Billy Glover

Personal information
- Full name: John William Glover
- Date of birth: 29 October 1896
- Place of birth: Blowick, Southport, England
- Date of death: 19 March 1962 (aged 65)
- Place of death: Southport, England
- Height: 5 ft 9 in (1.75 m)
- Position(s): Inside-forward

Youth career
- St Paul's
- Maple Crescent
- Blowick Working Lads

Senior career*
- Years: Team / Apps / (Gls)
- 1920: Lancaster Town
- 1920–1923: Southport / 54 / (33)
- 1923–1926: Wigan Borough / 94 / (33)
- 1926: Southport / 0 / (0)
- 1926–1927: Mold Town
- 1927–1928: Burscough Rangers

= Billy Glover =

English footballer

John William Glover (29 October 1896 – 19 March 1962) was an English footballer who played for Southport and Wigan Borough.
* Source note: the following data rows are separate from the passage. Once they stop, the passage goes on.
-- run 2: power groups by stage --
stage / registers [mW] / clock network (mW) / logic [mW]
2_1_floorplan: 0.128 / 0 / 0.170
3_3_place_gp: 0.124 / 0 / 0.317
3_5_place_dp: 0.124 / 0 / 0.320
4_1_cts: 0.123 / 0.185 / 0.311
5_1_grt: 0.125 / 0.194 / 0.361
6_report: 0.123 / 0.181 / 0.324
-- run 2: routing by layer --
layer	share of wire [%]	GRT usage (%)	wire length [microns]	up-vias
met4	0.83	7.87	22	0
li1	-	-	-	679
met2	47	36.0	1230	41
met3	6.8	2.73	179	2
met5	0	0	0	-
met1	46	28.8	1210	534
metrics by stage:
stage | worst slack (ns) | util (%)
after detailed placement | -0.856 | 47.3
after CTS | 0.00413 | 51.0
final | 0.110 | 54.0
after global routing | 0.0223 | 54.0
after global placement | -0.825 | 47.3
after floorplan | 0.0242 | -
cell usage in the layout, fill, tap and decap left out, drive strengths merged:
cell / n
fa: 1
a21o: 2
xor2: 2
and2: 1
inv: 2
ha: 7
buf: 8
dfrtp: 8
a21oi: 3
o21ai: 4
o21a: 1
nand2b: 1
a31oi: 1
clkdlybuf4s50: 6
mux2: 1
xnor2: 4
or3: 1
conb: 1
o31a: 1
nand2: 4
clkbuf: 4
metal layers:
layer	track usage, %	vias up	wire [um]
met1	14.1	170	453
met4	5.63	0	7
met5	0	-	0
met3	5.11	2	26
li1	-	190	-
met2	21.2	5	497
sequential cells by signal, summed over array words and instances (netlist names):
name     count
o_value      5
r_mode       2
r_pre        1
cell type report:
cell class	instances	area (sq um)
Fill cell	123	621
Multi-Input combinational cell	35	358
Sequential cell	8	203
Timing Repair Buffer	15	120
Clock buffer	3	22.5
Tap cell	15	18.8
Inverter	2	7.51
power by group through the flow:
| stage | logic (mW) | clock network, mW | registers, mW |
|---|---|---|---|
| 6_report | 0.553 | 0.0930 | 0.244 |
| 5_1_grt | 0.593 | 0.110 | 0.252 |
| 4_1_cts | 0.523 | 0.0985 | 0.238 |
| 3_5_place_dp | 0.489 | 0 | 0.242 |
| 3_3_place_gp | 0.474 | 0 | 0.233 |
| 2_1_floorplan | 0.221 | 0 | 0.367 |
File: config.mk
export PLATFORM = sky130hd
export DESIGN_NAME = io_uart_tx
export DESIGN_NICKNAME = d
export VERILOG_FILES = /design/src/rtl/io_uart_pkg.sv /design/src/rtl/io_sync_fifo.sv /design/src/rtl/io_uart_tx.sv
export SDC_FILE = /design/constraint.sdc
export NUM_CORES = 1
export LEC_CHECK = 0
export CORE_MARGIN = 4
export CORE_UTILIZATION = 55
export CTS_CLUSTER_SIZE = 12
export DETAILED_ROUTE_END_ITERATION = 8
export PLACE_DENSITY_LB_ADDON = 0.2
export SKIP_LAST_GASP = 1
export SLEW_MARGIN = 20
export SYNTH_ARGS = -nofsm -noshare
export SYNTH_HDL_FRONTEND = slang
export SYNTH_SLANG_ARGS = --single-unit
File: constraint.sdc
create_clock -name clock -period 4.6 [get_ports clock]
set_clock_uncertainty 0.2 [all_clocks]
set_input_delay 0.92 -clock clock [delete_from_list [all_inputs] [get_ports clock]]
set_output_delay 0.92 -clock clock [all_outputs]
set_load 0.02 [all_outputs]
Born in Blowick, Southport, Glover began his professional career with his hometown club Southport, scoring 33 goals in 54 Football League appearances. before being signed by Wigan Borough in January 1923 for a fee of £1,250. He was Wigan's top scorer in the 1924–25 season, with a total of 15 goals, but broke his leg in the penultimate game of the season against Grimsby Town. He played twice during the following season, but never fully recovered from the injury, effectively ending his career at the professional level.